Na vida é tudo uma questão de “time”, não o clube, aquele que é tido como senhor de tudo, em inglês mesmo, soa mais capitalista, mais pragmático que nosso “tempo” lusitano evocador de versos de Pessoa e canções de Nana Caymmi. Enquanto eu bebo um pouquinho pra ter argumento, penso no maior dos perigos aos que já planejam e anseiam o total desregramento dos sentidos nas festas momescas: a síndrome da paixão pré-carnaval. Ainda não catalogada, sem CID, terapia ou tratamento, a síndrome da paixão pré-carnaval afeta milhões de incautos promovendo inúmeras baixas nas fileiras de foliões todos os anos. Recorrente em meados de novembro, atinge seu ápice de contágio nos idos de dezembro e janeiro, apesar de haver registros de casos na quinta de esquenta carnavalesco.
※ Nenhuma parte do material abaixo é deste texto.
<file path="src/rtl/logic_pkg.sv">
// Shared definitions for the bitwise logic datapath: opcode encoding and requester ID width.
package logic_pkg;

    localparam int unsigned OP_W = 3;
    localparam int unsigned ID_W = 1;

    typedef logic [OP_W-1:0] logic_op_t;

    localparam logic_op_t OP_AND  = 3'b000;
    localparam logic_op_t OP_OR   = 3'b001;
    localparam logic_op_t OP_XOR  = 3'b010;
    localparam logic_op_t OP_NAND = 3'b011;
    localparam logic_op_t OP_NOR  = 3'b100;
    localparam logic_op_t OP_XNOR = 3'b101;
    localparam logic_op_t OP_NOTA = 3'b110;
    localparam logic_op_t OP_NOTB = 3'b111;

endpackage

</file>
<file path="src/rtl/logic_unit_arbiter_if.sv">
// Issue-side request channels and writeback-side result channel of the shared logic unit.
interface logic_unit_arbiter_if
    import logic_pkg::*;
#(
    parameter int unsigned WIDTH = 32,
    parameter int unsigned CNT_W = 16
);
    logic [1:0]       req_valid;
    logic [1:0]       req_ready;
    logic_op_t        req_op0;
    logic [WIDTH-1:0] req_a0;
    logic [WIDTH-1:0] req_b0;
    logic_op_t        req_op1;
    logic [WIDTH-1:0] req_a1;
    logic [WIDTH-1:0] req_b1;
    logic             out_valid;
    logic             out_ready;
    logic [WIDTH-1:0] out_data;
    logic [ID_W-1:0]  out_id;
    logic_op_t        out_op;
    logic [CNT_W-1:0] done_count;

    modport master (
        output req_valid, req_op0, req_a0, req_b0, req_op1, req_a1, req_b1, out_ready,
        input  req_ready, out_valid, out_data, out_id, out_op, done_count
    );

    modport slave (
        input  req_valid, req_op0, req_a0, req_b0, req_op1, req_a1, req_b1, out_ready,
        output req_ready, out_valid, out_data, out_id, out_op, done_count
    );
endinterface

</file>
<file path="src/rtl/logic_op_core.sv">
// Purely combinational 8-way bitwise function select; reusable by any execution unit.
module logic_op_core
    import logic_pkg::*;
#(
    parameter int unsigned WIDTH = 32
) (
    input  logic_op_t        op_i,
    input  logic [WIDTH-1:0] a_i,
    input  logic [WIDTH-1:0] b_i,
    output logic [WIDTH-1:0] y_o
);

    always_comb begin
        y_o = '0;
        case (op_i)
            OP_AND:  y_o = a_i & b_i;
            OP_OR:   y_o = a_i | b_i;
            OP_XOR:  y_o = a_i ^ b_i;
            OP_NAND: y_o = ~(a_i & b_i);
            OP_NOR:  y_o = ~(a_i | b_i);
            OP_XNOR: y_o = ~(a_i ^ b_i);
            OP_NOTA: y_o = ~a_i;
            OP_NOTB: y_o = ~b_i;
            default: y_o = '0;
        endcase
    end

endmodule

</file>
<file path="src/rtl/logic_unit_arbiter.sv">
// Round-robin share of one logic datapath between two issue ports, with a single-slot
// registered result stage and a count of results consumed by writeback.
module logic_unit_arbiter
    import logic_pkg::*;
#(
    parameter int unsigned WIDTH = 32,
    parameter int unsigned CNT_W = 16
) (
    input  logic                 clk,
    input  logic                 rst,
    logic_unit_arbiter_if.slave  bus
);

    logic             out_valid_q, out_valid_d;
    logic [WIDTH-1:0] out_data_q,  out_data_d;
    logic [ID_W-1:0]  out_id_q,    out_id_d;
    logic_op_t        out_op_q,    out_op_d;
    logic [CNT_W-1:0] done_q,      done_d;
    logic             prio_q,      prio_d;

    logic             can_accept;
    logic             accept;
    logic [1:0]       grant;
    logic [1:0]       ready;
    logic [ID_W-1:0]  acc_id;
    logic_op_t        sel_op;
    logic [WIDTH-1:0] sel_a;
    logic [WIDTH-1:0] sel_b;
    logic [WIDTH-1:0] core_y;

    // Grant: a lone requester always wins; on contention prio picks the winner.
    always_comb begin
        grant = bus.req_valid;
        if (bus.req_valid == 2'b11) begin
            grant = prio_q ? 2'b10 : 2'b01;
        end
        can_accept = ~out_valid_q | bus.out_ready;
        ready      = grant & {2{can_accept & ~rst}};
        accept     = |ready;
        acc_id     = ready[1];
        sel_op     = acc_id[0] ? bus.req_op1 : bus.req_op0;
        sel_a      = acc_id[0] ? bus.req_a1  : bus.req_a0;
        sel_b      = acc_id[0] ? bus.req_b1  : bus.req_b0;
    end

    logic_op_core #(.WIDTH(WIDTH)) u_core (
        .op_i (sel_op),
        .a_i  (sel_a),
        .b_i  (sel_b),
        .y_o  (core_y)
    );

    // Next state: drain clears the slot unless a same-cycle accept refills it.
    always_comb begin
        out_valid_d = out_valid_q & ~bus.out_ready;
        out_data_d  = out_data_q;
        out_id_d    = out_id_q;
        out_op_d    = out_op_q;
        done_d      = done_q;
        prio_d      = prio_q;
        if (out_valid_q && bus.out_ready) begin
            done_d = done_q + CNT_W'(1);
        end
        if (accept) begin
            out_valid_d = 1'b1;
            out_data_d  = core_y;
            out_id_d    = acc_id;
            out_op_d    = sel_op;
            prio_d      = ~acc_id[0];
        end
    end

    always_ff @(posedge clk) begin
        if (rst) begin
            out_valid_q <= 1'b0;
            out_data_q  <= '0;
            out_id_q    <= '0;
            out_op_q    <= OP_AND;
            done_q      <= '0;
            prio_q      <= 1'b0;
        end else begin
            out_valid_q <= out_valid_d;
            out_data_q  <= out_data_d;
            out_id_q    <= out_id_d;
            out_op_q    <= out_op_d;
            done_q      <= done_d;
            prio_q      <= prio_d;
        end
    end

    assign bus.req_ready  = ready;
    assign bus.out_valid  = out_valid_q;
    assign bus.out_data   = out_data_q;
    assign bus.out_id     = out_id_q;
    assign bus.out_op     = out_op_q;
    assign bus.done_count = done_q;

endmodule

</file>
<file path="src/flat_wrapper.sv">
// flat-port wrapper written by rule: the top's interface ports become plain ports
module logic_unit_arbiter_flat import logic_pkg::*;
#(
    parameter int unsigned WIDTH = 32,
    parameter int unsigned CNT_W = 16
)
  (clk, rst, bus_req_valid, bus_req_op0, bus_req_a0, bus_req_b0, bus_req_op1, bus_req_a1, bus_req_b1, bus_out_ready, bus_req_ready, bus_out_valid, bus_out_data, bus_out_id, bus_out_op, bus_done_count);
  logic_unit_arbiter_if #(.WIDTH(WIDTH), .CNT_W(CNT_W)) bus_i ();
  input  logic clk;
  input  logic rst;
  input wire logic [$bits(bus_i.req_valid)-1:0] bus_req_valid;
  input wire logic [$bits(bus_i.req_op0)-1:0] bus_req_op0;
  input wire logic [$bits(bus_i.req_a0)-1:0] bus_req_a0;
  input wire logic [$bits(bus_i.req_b0)-1:0] bus_req_b0;
  input wire logic [$bits(bus_i.req_op1)-1:0] bus_req_op1;
  input wire logic [$bits(bus_i.req_a1)-1:0] bus_req_a1;
  input wire logic [$bits(bus_i.req_b1)-1:0] bus_req_b1;
  input wire logic [$bits(bus_i.out_ready)-1:0] bus_out_ready;
  output wire logic [$bits(bus_i.req_ready)-1:0] bus_req_ready;
  output wire logic [$bits(bus_i.out_valid)-1:0] bus_out_valid;
  output wire logic [$bits(bus_i.out_data)-1:0] bus_out_data;
  output wire logic [$bits(bus_i.out_id)-1:0] bus_out_id;
  output wire logic [$bits(bus_i.out_op)-1:0] bus_out_op;
  output wire logic [$bits(bus_i.done_count)-1:0] bus_done_count;
  assign bus_i.req_valid = bus_req_valid;
  assign bus_i.req_op0 = bus_req_op0;
  assign bus_i.req_a0 = bus_req_a0;
  assign bus_i.req_b0 = bus_req_b0;
  assign bus_i.req_op1 = bus_req_op1;
  assign bus_i.req_a1 = bus_req_a1;
  assign bus_i.req_b1 = bus_req_b1;
  assign bus_i.out_ready = bus_out_ready;
  assign bus_req_ready = bus_i.req_ready;
  assign bus_out_valid = bus_i.out_valid;
  assign bus_out_data = bus_i.out_data;
  assign bus_out_id = bus_i.out_id;
  assign bus_out_op = bus_i.out_op;
  assign bus_done_count = bus_i.done_count;
  logic_unit_arbiter #(.WIDTH(WIDTH), .CNT_W(CNT_W)) u_core (.clk(clk), .rst(rst), .bus(bus_i));
endmodule
</file>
Doença insidiosa, a paixão pré-carnavalesca começa sutil, assintomática. Começa quando se acorda pensando na morena ou no boy da noite anterior. Aquelas cinco curtidas seguidas em fotos antigas do instagram, os três amei nas postagens do facebook, a primeira retweetada a gente não esquece, depois vem a playlist compartilhada do spotify, a chamada sem querer no whatsapp quando vamos futricar a foto da pessoa pela quinta vez ainda pela manhã: - Me ligou? - Liguei sem querer, perdão.
Daí é um caminho sem volta, a agenda do final de semana organizada de acordo com os eventos que o-a @ marcou interesse, as primeiras músicas que irão compor a trilha sonora da nova paixão, a análise filmográfica: os filmes que você viu e o outro não, os que o outro viu e você não, os que ambos não viram, os que ambos viram e agora verão juntos. O resto é ladeira abaixo, trocam o número dos seus terapeutas, aproxima minha ansiedade da tua depressão, aconchega teu toc na minha bipolaridade. Passagens para Olinda canceladas na CVC, ainda tem a terceira parcela do abadá do bloco em Salvador por pagar, ou isso, ou acrescenta no pacote e vamos juntos, leva sanduíche pra banquete patrão, já está apaixonado(a). Soldado e guerreira abatidos. Quando o amor acontece é assim, e você que jurava mudar de calçada quando aparecesse uma flor e dava risada do grande amor: mentira.